What's the best vegetarian turkey? (Hint: It's not Tofurky.)

How to be the best consumer you can be.
Nov. 25 2008 4:19 PM

Mmm … Turk'y

The search for a palatable vegetarian bird.

For America's 7.3 million vegetarians, Thanksgiving is a day of thanks but no thanks. On this holiday built around meat-eating, it's difficult to avoid niggling questions about your diet from the cousin you've never met, the uncle who doesn't approve, or the grandmother who just doesn't understand. (For the last time: If you cook the vegetarian stuffing inside the turkey, it's no longer vegetarian.) Try as you might to enjoy your green-bean salad in peace, you end up spending half the meal explaining why you refuse even to try the bird that your selfless mom spent all afternoon preparing.

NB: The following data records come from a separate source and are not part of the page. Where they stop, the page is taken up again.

## src/rtl/dice_roller_multi.sv

```systemverilog
// Multi-die roller: an LFSR-driven spin of NUM_DICE dice with FACES faces each.
// Reports the final values, their sum and an all-equal flag with a done pulse.
module dice_roller_multi #(
   parameter int unsigned  NUM_DICE    = 2,
   parameter int unsigned  FACES       = 6,
   parameter int unsigned  SPIN_CYCLES = 8,
   parameter logic [15:0]  LFSR_SEED   = 16'hACE1,
   localparam int unsigned VAL_W       = $clog2(FACES + 1),
   localparam int unsigned SUM_W       = $clog2(NUM_DICE * FACES + 1)
) (
   input  logic                      clk,
   input  logic                      reset,
   input  logic                      roll,
   input  logic [NUM_DICE-1:0]       hold,
   input  logic                      seq_mode,
   output logic [NUM_DICE*VAL_W-1:0] dice_values,
   output logic [SUM_W-1:0]          sum,
   output logic                      all_equal,
   output logic                      busy,
   output logic                      done
);

   localparam logic [0:0] ST_IDLE = 1'b0;
   localparam logic [0:0] ST_SPIN = 1'b1;

   localparam int unsigned       TW      = VAL_W + 3;
   localparam logic [TW-1:0]     FACES_T = TW'(FACES);
   localparam logic [7:0]        SPIN_N  = 8'(SPIN_CYCLES);

   if (NUM_DICE < 1 || NUM_DICE > 8) begin : g_bad_num_dice
      $error("dice_roller_multi: NUM_DICE must be 1..8");
   end
   if (FACES < 2 || FACES > 15) begin : g_bad_faces
      $error("dice_roller_multi: FACES must be 2..15");
   end
   if (SPIN_CYCLES < 1 || SPIN_CYCLES > 255) begin : g_bad_spin
      $error("dice_roller_multi: SPIN_CYCLES must be 1..255");
   end
   if (LFSR_SEED == 16'h0000) begin : g_bad_seed
      $error("dice_roller_multi: LFSR_SEED must be non-zero");
   end

   logic [0:0]          state;
   logic [15:0]         lfsr;
   logic [7:0]          cnt;
   logic [NUM_DICE-1:0] hold_q;
   logic                seq_q;
   logic [VAL_W-1:0]    die      [NUM_DICE];
   logic [VAL_W-1:0]    die_next [NUM_DICE];
   logic [SUM_W-1:0]    sum_next;
   logic                eq_next;
   logic                lfsr_fb;

   assign lfsr_fb = lfsr[15] ^ lfsr[13] ^ lfsr[12] ^ lfsr[10];

   // Modulo on a widened value keeps the result in 1..FACES even when step > FACES.
   function automatic logic [VAL_W-1:0] advance(input logic [VAL_W-1:0] v,
                                                 input logic [2:0]       step);
      logic [TW-1:0] t;
      logic [TW-1:0] r;
      t = {3'b000, v} + {{VAL_W{1'b0}}, step} - TW'(1);
      r = (t % FACES_T) + TW'(1);
      return r[VAL_W-1:0];
   endfunction

   always_comb begin
      logic [2:0] step;
      for (int unsigned i = 0; i < NUM_DICE; i++) begin
         step = 3'd1;
         if (!seq_q) begin
            step = 3'd1 + {1'b0, lfsr[2*i +: 2]};
         end
         if (hold_q[i]) begin
            die_next[i] = die[i];
         end else begin
            die_next[i] = advance(die[i], step);
         end
      end
   end

   always_comb begin
      sum_next = '0;
      eq_next  = 1'b1;
      for (int unsigned i = 0; i < NUM_DICE; i++) begin
         sum_next = sum_next + SUM_W'(die_next[i]);
         if (die_next[i] != die_next[0]) begin
            eq_next = 1'b0;
         end
      end
   end

   always_comb begin
      dice_values = '0;
      for (int unsigned i = 0; i < NUM_DICE; i++) begin
         dice_values[i*VAL_W +: VAL_W] = die[i];
      end
   end

   always_ff @(posedge clk or posedge reset) begin
      if (reset) begin
         state     <= ST_IDLE;
         lfsr      <= LFSR_SEED;
         cnt       <= '0;
         hold_q    <= '0;
         seq_q     <= 1'b0;
         busy      <= 1'b0;
         done      <= 1'b0;
         sum       <= SUM_W'(NUM_DICE);
         all_equal <= 1'b1;
         for (int unsigned i = 0; i < NUM_DICE; i++) begin
            die[i] <= VAL_W'(1);
         end
      end else begin
         lfsr <= {lfsr[14:0], lfsr_fb};
         done <= 1'b0;
         case (state)
            ST_IDLE: begin
               if (roll) begin
                  state  <= ST_SPIN;
                  cnt    <= SPIN_N;
                  hold_q <= hold;
                  seq_q  <= seq_mode;
                  busy   <= 1'b1;
               end
            end
            ST_SPIN: begin
               for (int unsigned i = 0; i < NUM_DICE; i++) begin
                  die[i] <= die_next[i];
               end
               cnt <= cnt - 8'd1;
               // The final advance and the result load share one edge.
               if (cnt == 8'd1) begin
                  state     <= ST_IDLE;
                  busy      <= 1'b0;
                  done      <= 1'b1;
                  sum       <= sum_next;
                  all_equal <= eq_next;
               end
            end
            default: state <= ST_IDLE;
         endcase
      end
   end

endmodule

```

Under such intense pressure, convictions can crumble like an apple crisp. Years ago, when I was still new to the no-meat game, I gave in to the siren song of flexitarianism and helped myself to a drumstick. But I came to regret making this exception. Turkey is a gateway meat, and during a tryptophan-induced nap I dreamed of bacon.


This year, to withstand the seductive bird at the center of the table, I decided I need more than a steely will or a tasty side—I need a turkey substitute, a main course to call my own. I resolved to find the best faux turkey on the market.

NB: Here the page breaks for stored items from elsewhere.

**config.mk**
```make
export PLATFORM = sky130hd
export DESIGN_NAME = accel_fifo
export DESIGN_NICKNAME = d
export VERILOG_FILES = /design/src/rtl/accel_fifo.sv
export SDC_FILE = /design/constraint.sdc
export NUM_CORES = 1
export LEC_CHECK = 0
export BUFFER_PORTS_ARGS = -buffer_cell sky130_fd_sc_hd__clkbuf_2
export CAP_MARGIN = 10
export CORE_MARGIN = 10
export CORE_UTILIZATION = 64
export CTS_BUF_LIST = sky130_fd_sc_hd__clkbuf_8
export DETAILED_ROUTE_END_ITERATION = 12
export PLACE_DENSITY = 0.8
export SYNTH_ARGS = -nofsm -noshare
export SYNTH_HDL_FRONTEND = slang
export SYNTH_SLANG_ARGS = --single-unit
```
**constraint.sdc**
```tcl
create_clock -name clk -period 3.49 [get_ports clk]
set_clock_uncertainty 0.2 [all_clocks]
set_input_delay 0.5235 -clock clk [delete_from_list [all_inputs] [get_ports clk]]
set_output_delay 0.5235 -clock clk [all_outputs]
set_load 0.05 [all_outputs]
```
**src/rtl/accel_fifo.sv**
```systemverilog
// Single-clock FIFO between the bus router and one accelerator.
// Registered read port, count-based occupancy, sticky protocol-error flags.
module accel_fifo #(
  parameter int WIDTH      = 32,
  parameter int ADDR_WIDTH = 4
) (
  input  logic                  clk,
  input  logic                  reset,
  input  logic                  put_req,
  input  logic [WIDTH-1:0]      data_in,
  input  logic                  get_req,
  output logic [WIDTH-1:0]      data_out,
  output logic                  data_valid,
  output logic                  empty,
  output logic                  full,
  output logic [ADDR_WIDTH:0]   count,
  output logic                  overflow,
  output logic                  underflow
);

  localparam logic [ADDR_WIDTH:0] DEPTH = (ADDR_WIDTH+1)'(2**ADDR_WIDTH);
  localparam logic [ADDR_WIDTH:0] ONE   = (ADDR_WIDTH+1)'(1);

  logic [WIDTH-1:0]      mem [2**ADDR_WIDTH];
  logic [ADDR_WIDTH-1:0] wr_ptr, rd_ptr;
  logic                  wr_acc, rd_acc;

  // Status decodes only from registered count, so no request-to-output path.
  assign empty = (count == '0);
  assign full  = (count == DEPTH);

  always_comb begin
    wr_acc = put_req && (!full || get_req);
    rd_acc = get_req && !empty;
  end

  // Storage is not reset; a write on the reset edge is still dropped.
  always_ff @(posedge clk) begin
    if (reset && wr_acc) mem[wr_ptr] <= data_in;
  end

  always_ff @(posedge clk) begin
    if (!reset) begin
      wr_ptr     <= '0;
      rd_ptr     <= '0;
      count      <= '0;
      data_out   <= '0;
      data_valid <= 1'b0;
      overflow   <= 1'b0;
      underflow  <= 1'b0;
    end else begin
      data_valid <= rd_acc;
      if (wr_acc) wr_ptr <= wr_ptr + 1'b1;
      if (rd_acc) begin
        // On full with simultaneous put, rd_ptr == wr_ptr: this sees the old word.
        data_out <= mem[rd_ptr];
        rd_ptr   <= rd_ptr + 1'b1;
      end
      case ({wr_acc, rd_acc})
        2'b10:   count <= count + ONE;
        2'b01:   count <= count - ONE;
        default: count <= count;
      endcase
      if (put_req && full && !get_req) overflow  <= 1'b1;
      if (get_req && empty)            underflow <= 1'b1;
    end
  end

endmodule

```
==> impl_metrics.tcl, run 1 <==
set metrics [dict create \
    yosysMostFrequentCell "edfxtp_1" \
    power_density_nw_per_um2 646 \
    required_ns 3.80 \
    hold_slack_ns 0.0938 \
    htreeDepth 3 \
    synth-main-ff-cell "edfxtp_1" \
    comb_power_share_pct 18.7 \
    synthMuxAreaShare_pct 16.6 \
    cts_setup_buffers 0 \
    critPathMaxStageDelay_ns 0.58 \
    wl_per_cell_um 26.4 \
    synth_top_family_by_area "multiplexers" \
    drc 0 \
    netSwitchingPower_mw 4.40 \
    min_to "mem[2][11]" \
    antenna_found_initial 2 \
    max_cap_violations 0 \
    io_buffers 77 \
    cpMostUsedCell "inv_1" \
    synth_fp_nets 1013 \
    row_count 66 \
    wl_met3_mm 3.05 \
    cts_resized 0 \
    cp-end-kind "register" \
    core_area_um2 32800 \
    arrival_ns 3.56 \
    reg2reg_depth 11 \
    path_class "reg2reg" \
    cts_tree "yes" \
    grt_pass1_wl_mm 66.0 \
    leakage_nw 7.74 \
    synth-simple-area-share_pct 2.05 \
    highest_layer "met5" \
    syn_area_um2 21400 \
    syn_avg_cell_area_um2 22.1 \
    crit_path_cell_trace "or4_4 -> o31a_1 -> inv_1 -> ha_1 -> inv_1 -> fa_1 -> nor2b_1 -> o21ai_0 -> nand3_1 -> or3b_2 -> mux2i_1" \
    setup_viol 0 \
    synth_xor_area_share_pct 0.368 \
    min_path_type "in2reg" \
    synth_top_area_share_pct 71.8 \
    via_per_inst 6.23 \
    rsz0062_at_grt "false" \
    worst_pin_slew_ns 0.761 \
    regToRegEndpoint "count[4]" \
    hold_viol 0 \
    p_int_mw 11.3 \
    synth_edf_count 512 \
    wl_met2_mm 22.2 \
    maxSlewHeadroom_pct 49.2 \
    worst-path-buf-inv 2 \
    clk_path_buf_depth 3 \
    timing.final.crit_share_pct 93.0 \
    vias 10157 \
    cts_made_buffers 85 \
    synth-seq-cells 560 \
    synthArstFlopShare_pct 0 \
    syn_inst 967 \
    drive_gt1_share_pct 34.1 \
    swShare_pct 28.1 \
    netlist_top_cells_count "512 x edfxtp_1, 128 x mux4_2, 66 x mux2i_1, 48 x dfxtp_1, 41 x nand2_1" \
    grt_max_degree 46 \
    fill_cells 1794 \
    drt_iter0_markers 1035 \
    synth_largest_area_cell "edfxtp_1" \
    min_from "data_in[11]" \
    ys_seq_area_share_pct 76.3 \
    status "finished clean" \
    crit_family "simple AND/OR/NAND/NOR gates" \
    io_pins 78 \
    cts_root_buffer "clkbuf_8" \
    syn_to_final_growth_pct 13.2 \
    grtUsageTotal_pct 21.3 \
    grt-ovfl-total 0 \
    cp-start-kind "register" \
    synthTopCellsByArea "edfxtp_1 72%, mux4_2 13%, dfxtp_1 4.5%" \
    synth_compound_gate_area_share_pct 2.54 \
    yosysWarnings 0 \
    clock_power_share_pct 31.4 \
    seqPwrFrac_pct 49.9 \
    ir_drop_v 0.000445 \
    fp.dieH_um 203 \
    ant_nets 0 \
    numClockSinks 560 \
    clk_pin_slew_worst_paths_ns 0.07 \
    holdPathStages 1 \
    firstDrtPassIters 5 \
    fin_crit_ns 3.24 \
    ys_types 36 \
    timing.setup.tns_ns 0 \
    met1Wirelength_mm 16.9 \
    synthAdderAreaFrac_pct 0.620 \
    dieArea_um2 41200 \
    final_util_pct 73.9 \
    routed_wl_mm 43.0 \
    start_util_pct 65.3 \
    hpwl_mm 24.5 \
    drv_slew 0 \
    fmax_mhz 308 \
    r2r_start "count[0]" \
    fin_nets 1164 \
    routabilityCongestion 0.749 \
    regToRegSetupSlack_ns 0.25 \
    first_global_vias 10895 \
    clk_latency_ns 0.63 \
    cp_slowest_cell "or4_4" \
    chipWidth_um 203 \
    crit_fanout 5 \
]
[worst reg2reg max path: stages, from the launching register on]
cell and delay [ns]:
dfxtp_1 0.36, or4_4 0.58, o31a_1 0.27, inv_1 0.06
ha_1 0.24, inv_1 0.11, fa_1 0.40, nor2b_1 0.13
o21ai_0 0.10, nand3_1 0.10, or3b_2 0.45, mux2i_1 0.13
[per-layer routing]
layer,track usage [%],vias up
met5,0,-
met4,6.95,2
met3,4.36,66
met2,35.4,433
met1,28.0,5316
li1,-,4340
[power groups by stage]
stage / combinational (mW) / sequential, mW / clock (mW)
floorplan: 1.75 / 8.39 / 0
global placement: 2.90 / 7.93 / 0
global route: 3.12 / 7.84 / 5.30
detailed placement: 2.95 / 7.95 / 0
CTS: 2.97 / 7.81 / 5.03
finish: 2.93 / 7.81 / 4.92
[registers in the layout (all words and copies together) (netlist names)]
signal,flops
underflow,1
mem,512
rd_ptr,4
data_out,32
wr_ptr,4
overflow,1
count,5
data_valid,1
[worst max-delay path by stage]
stage / from / endpoint / slack (ns) / cells past startpoint
6_report: count[0] / count[4] / 0.25 / 11
5_1_grt: count[0] / count[4] / 0.06 / 11
4_1_cts: count[0] / count[4] / 0.24 / 11
3_5_place_dp: count[0] / count[4] / 0.28 / 11
3_3_place_gp: count[0] / count[4] / 0.35 / 11
2_1_floorplan: count[0] / count[4] / 0.11 / 12
[cells by family (layout without fill, tap and decap cells)]
group,Yosys count,in the layout
flops,560,560
mux,194,194
simple gates,90,90
buf+inv,60,280
compound gates,44,44
fa+ha+maj,10,10
xor+xnor,9,9
other cells,0,1
[stage by stage]
step / total power, mW / setup WS, ns / area (µm²) / std cells
after detailed placement: 10.9 / 0.284 / 22600 / 1471
after floorplan: 10.1 / 0.106 / 21400 / 967
after global placement: 10.8 / 0.346 / 22600 / 1471
after CTS: 15.8 / 0.242 / 24200 / 1629
after global routing: 16.3 / 0.0592 / 24200 / 1630
final: 15.7 / 0.245 / 24200 / 1630
[cells in the final DEF, fill, tap and decap left out, types with 2 or more instances in the layout]
| cell type | synthesis | final |
|---|---|---|
| edfxtp_1 | 512 | 512 |
| mux4_2 | 128 | 128 |
| clkbuf_8 | 0 | 93 |
| clkbuf_2 | 0 | 77 |
| mux2i_1 | 66 | 66 |
| inv_1 | 9 | 49 |
| dfxtp_1 | 48 | 45 |
| nand2_1 | 41 | 41 |
| o221ai_2 | 31 | 31 |
| buf_4 | 3 | 21 |
| nor2_4 | 0 | 16 |
| buf_12 | 3 | 15 |
| clkinv_1 | 0 | 11 |
| and2_1 | 10 | 10 |
| ha_1 | 9 | 9 |
| xnor2_1 | 6 | 6 |
| a21oi_1 | 5 | 5 |
| nor2b_1 | 6 | 5 |
| clkinv_2 | 0 | 5 |
| o21ai_0 | 4 | 4 |
| clkinvlp_4 | 0 | 4 |
| nor2_1 | 19 | 3 |
| xor2_1 | 3 | 3 |
| dfxtp_4 | 0 | 3 |
| nand3b_1 | 2 | 2 |
| nand3_1 | 2 | 2 |
| or3b_2 | 2 | 2 |
| nand4_1 | 2 | 2 |
| inv_6 | 0 | 2 |
| dlygate4sd3_1 | 0 | 2 |
[area by class of cell]
cell class	instances	area [µm²]	area share, %
repair buffers	115	863	3.56
flip-flops and latches	560	16300	67.4
clock buffers	93	1280	5.28
diodes	1	2.50	0.0103
clock inverters	63	294	1.21
multi-input cells	347	4860	20.1
well taps	442	553	2.28
inverters	9	33.8	0.139
[timing repair]
item,CTS,global route
endpoints found under the hold margin,2,0
endpoints found under the setup margin,0,0
hold buffers,2,0
No activity file was read; power rests on OpenSTA's default activity.
==> run 2, diff against run 1 <==
--- a/constraint.sdc
+++ b/constraint.sdc
@@ -3,3 +3,3 @@
 set_input_delay 0.5235 -clock clk [delete_from_list [all_inputs] [get_ports clk]]
 set_output_delay 0.5235 -clock clk [all_outputs]
-set_load 0.05 [all_outputs]
+set_load 0.1 [all_outputs]
==> impl_metrics.tcl, run 2 (synthesis gave the netlist of run 1 again) <==
set metrics [dict create \
    min_path_type "in2reg" \
    crit_fanout 7 \
    ant_nets 0 \
    htreeDepth 3 \
    swShare_pct 30.7 \
    drv_slew 0 \
    cts_setup_buffers 0 \
    netSwitchingPower_mw 5.13 \
    via_per_inst 6.29 \
    cts_tree "yes" \
    final_util_pct 74.4 \
    grtUsageTotal_pct 22.1 \
    cts_made_buffers 85 \
    pre_cts_ws_ns 0.317 \
    leakage_nw 7.77 \
    clk_latency_ns 0.62 \
    setup_viol 0 \
    regMostFlops "mem" \
    routabilityCongestion 0.726 \
    row_count 66 \
    max_cap_violations 0 \
    drc 0 \
    cp-start-kind "register" \
    fin_nets 1165 \
    worst_pin_slew_ns 0.795 \
    fin_crit_ns 3.21 \
    numClockSinks 560 \
    clock_power_share_pct 31.4 \
    hold_viol 0 \
    io_pins 78 \
    wl_per_cell_um 27.3 \
    fill_cells 1769 \
    cts_resized 0 \
    setup_ws_ns 0.284 \
    dieArea_um2 41200 \
    final_common_cell "edfxtp_1" \
    cp_slowest_cell "or4_4" \
    chipWidth_um 203 \
    arrival_ns 3.52 \
    p_int_mw 11.6 \
    routed_wl_mm 44.5 \
    start_util_pct 65.3 \
    rsz0062_at_grt "false" \
    place_inst 1472 \
    most-common-layout-cells "512 x edfxtp_1, 128 x mux4_2, 100 x clkbuf_8" \
    clk_path_buf_depth 3 \
    antenna_found_initial 3 \
    path_class "reg2reg" \
    cts_hold_buf 2 \
    maxSlewHeadroom_pct 47.0 \
    timing.setup.tns_ns 0 \
    grt_max_degree 51 \
    io_buffers 77 \
    hold_slack_ns 0.116 \
    drt_iter0_markers 931 \
    core_area_um2 32800 \
    power_density_nw_per_um2 685 \
    hpwl_mm 24.6 \
    seqPwrFrac_pct 46.8 \
    drive_gt1_share_pct 35.7 \
    top_regs "mem: 512 flops, data_out: 32 flops, count: 5 flops" \
    clk_pin_slew_worst_paths_ns 0.07 \
    ir_drop_v 0.000526 \
    fmax_mhz 312 \
    vias 10259 \
    largest_reg_flops 512 \
    fp.dieH_um 203 \
    firstDrtPassIters 5 \
    first_global_vias 10856 \
    syn_to_final_growth_pct 13.9 \
    cts_root_buffer "clkbuf_8" \
    grt-ovfl-total 0 \
    cp-end-kind "register" \
    final_cells 1630 \
    grt_pass1_wl_mm 67.8 \
    comb_power_share_pct 21.8 \
    cpMostUsedCell "ha_1" \
    crit_path_cell_trace "or4_4 -> o21a_1 -> ha_1 -> ha_1 -> nor2b_1 -> o21ai_0 -> a21oi_1 -> or3b_2 -> mux2i_1" \
    timing.final.crit_share_pct 91.9 \
    critPathMaxStageDelay_ns 0.57 \
    required_ns 3.80 \
    status "finished clean" \
]
run 2: area by class of cell:
cell class	instances	area [µm²]	area share [%]
inverter	9	33.8	0.139
antenna	3	7.51	0.0308
multi-input combinational	347	4860	19.9
clock buffer	100	1380	5.64
timing repair buffer	116	896	3.67
clock inverter	53	303	1.24
sequential	560	16400	67.1
tap	442	553	2.27
run 2: power groups by stage:
stage          combinational (mW)  sequential [mW]  clock [mW]
4_1_cts                      3.68             7.82        5.34
5_1_grt                      3.84             7.85        5.66
3_3_place_gp                 3.60             7.95           0
6_report                     3.64             7.82        5.25
2_1_floorplan                1.81             9.01           0
3_5_place_dp                 3.67             7.96           0
run 2: per-layer routing:
| metal | track usage [%] | share of wire (%) |
|---|---|---|
| met5 | 0 | 0 |
| met4 | 7.67 | 2.0 |
| met3 | 4.49 | 7.6 |
| met2 | 37.1 | 52 |
| met1 | 28.3 | 38 |
run 2: per-stage QoR:
stage	area, µm²	power [mW]
floorplan	21400	10.8
global placement	22700	11.5
detailed placement	22700	11.6
CTS	24400	16.9
global route	24400	17.4
finish	24400	16.7
run 2: final timing paths:
path | start | to | slack, ns | depth (start not counted)
setup / recovery | count[0] | count[4] | 0.28 | 9
hold / removal | data_in[10] | mem[1][10] | 0.12 | 1
setup reg to reg | count[0] | count[4] | 0.28 | 9
hold reg to reg | data_out[24] | data_out[24] | 0.27 | 2
run 2: critical path: cells and delay by family (launching register included):
kind,cells,cell delay (ns)
compound gates,3,0.63
fa+ha+maj,2,0.64
flops,1,0.35
mux,1,0.13
simple gates,3,1.16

I had a simple but strict litmus test in putting together a list of products. Most families cook a whole turkey on Thanksgiving, so I decided to test imitation roasts rather than sampling vegetarian deli slices or ground meat. After perusing sites like VeganEssentials and the Vegan Store, I picked out four brands, two of which can be ordered online and all of which can be found at Whole Foods throughout the holiday season.

It's been nine years since I last ate meat, so I've developed strong opinions about what makes a good substitute. But asking a committed vegetarian to evaluate fake meat is like asking someone who's colorblind to comment on a landscape painting—she can say whether she likes it but not whether it's an accurate representation. So I recruited meat-eaters to serve as co-judges.

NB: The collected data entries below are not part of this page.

## config.mk

```make
export PLATFORM = sky130hd
export DESIGN_NAME = seg7_reader_flat
export DESIGN_NICKNAME = d
export VERILOG_FILES = /design/src/rtl/seg7_reader_if.sv /design/src/rtl/seg7_reader.sv /design/src/flat_wrapper.sv
export SDC_FILE = /design/constraint.sdc
export NUM_CORES = 1
export LEC_CHECK = 0
export ABC_AREA = 1
export BUFFER_PORTS_ARGS = -buffer_cell sky130_fd_sc_hd__buf_2
export CAP_MARGIN = 25
export CORE_ASPECT_RATIO = 0.75
export CORE_UTILIZATION = 34
export DETAILED_ROUTE_END_ITERATION = 8
export SLEW_MARGIN = 15
export SYNTH_ARGS = -nofsm -noshare
export SYNTH_HDL_FRONTEND = slang
export SYNTH_SLANG_ARGS = --single-unit
```

## constraint.sdc

```tcl
create_clock -name clk -period 6.3 [get_ports clk]
set_clock_uncertainty 0.05 [all_clocks]
set_input_delay 0.315 -clock clk [delete_from_list [all_inputs] [get_ports clk]]
set_output_delay 0.315 -clock clk [all_outputs]
set_load 0.005 [all_outputs]
```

Each fake turkey could score a possible 25 points, with either 5 or 10 points assigned in the following categories:

Appearance (5 points)
The Thanksgiving spread, with its autumnal colors, can be as beautiful as it is tasty. Would the ersatz bird fit right in, or would it be an eyesore?

Meatiness (10 points)
Some vegetarians turn up their noses at imitation meat, preferring less aspirational fare—like carrots. But those who miss turkey as the centerpiece of the meal have a right to expect a convincing impression. The key to meatiness is texture. Fake turkey should be tender, not rubbery or spongelike. 

Overall Taste (10 points)
Overall taste encompasses not just consistency but seasoning. This category comes down to a simple multiple-choice question—would I, or my fellow-tasters, be a) unwilling, b) willing, or c) eager to eat the un-beast again?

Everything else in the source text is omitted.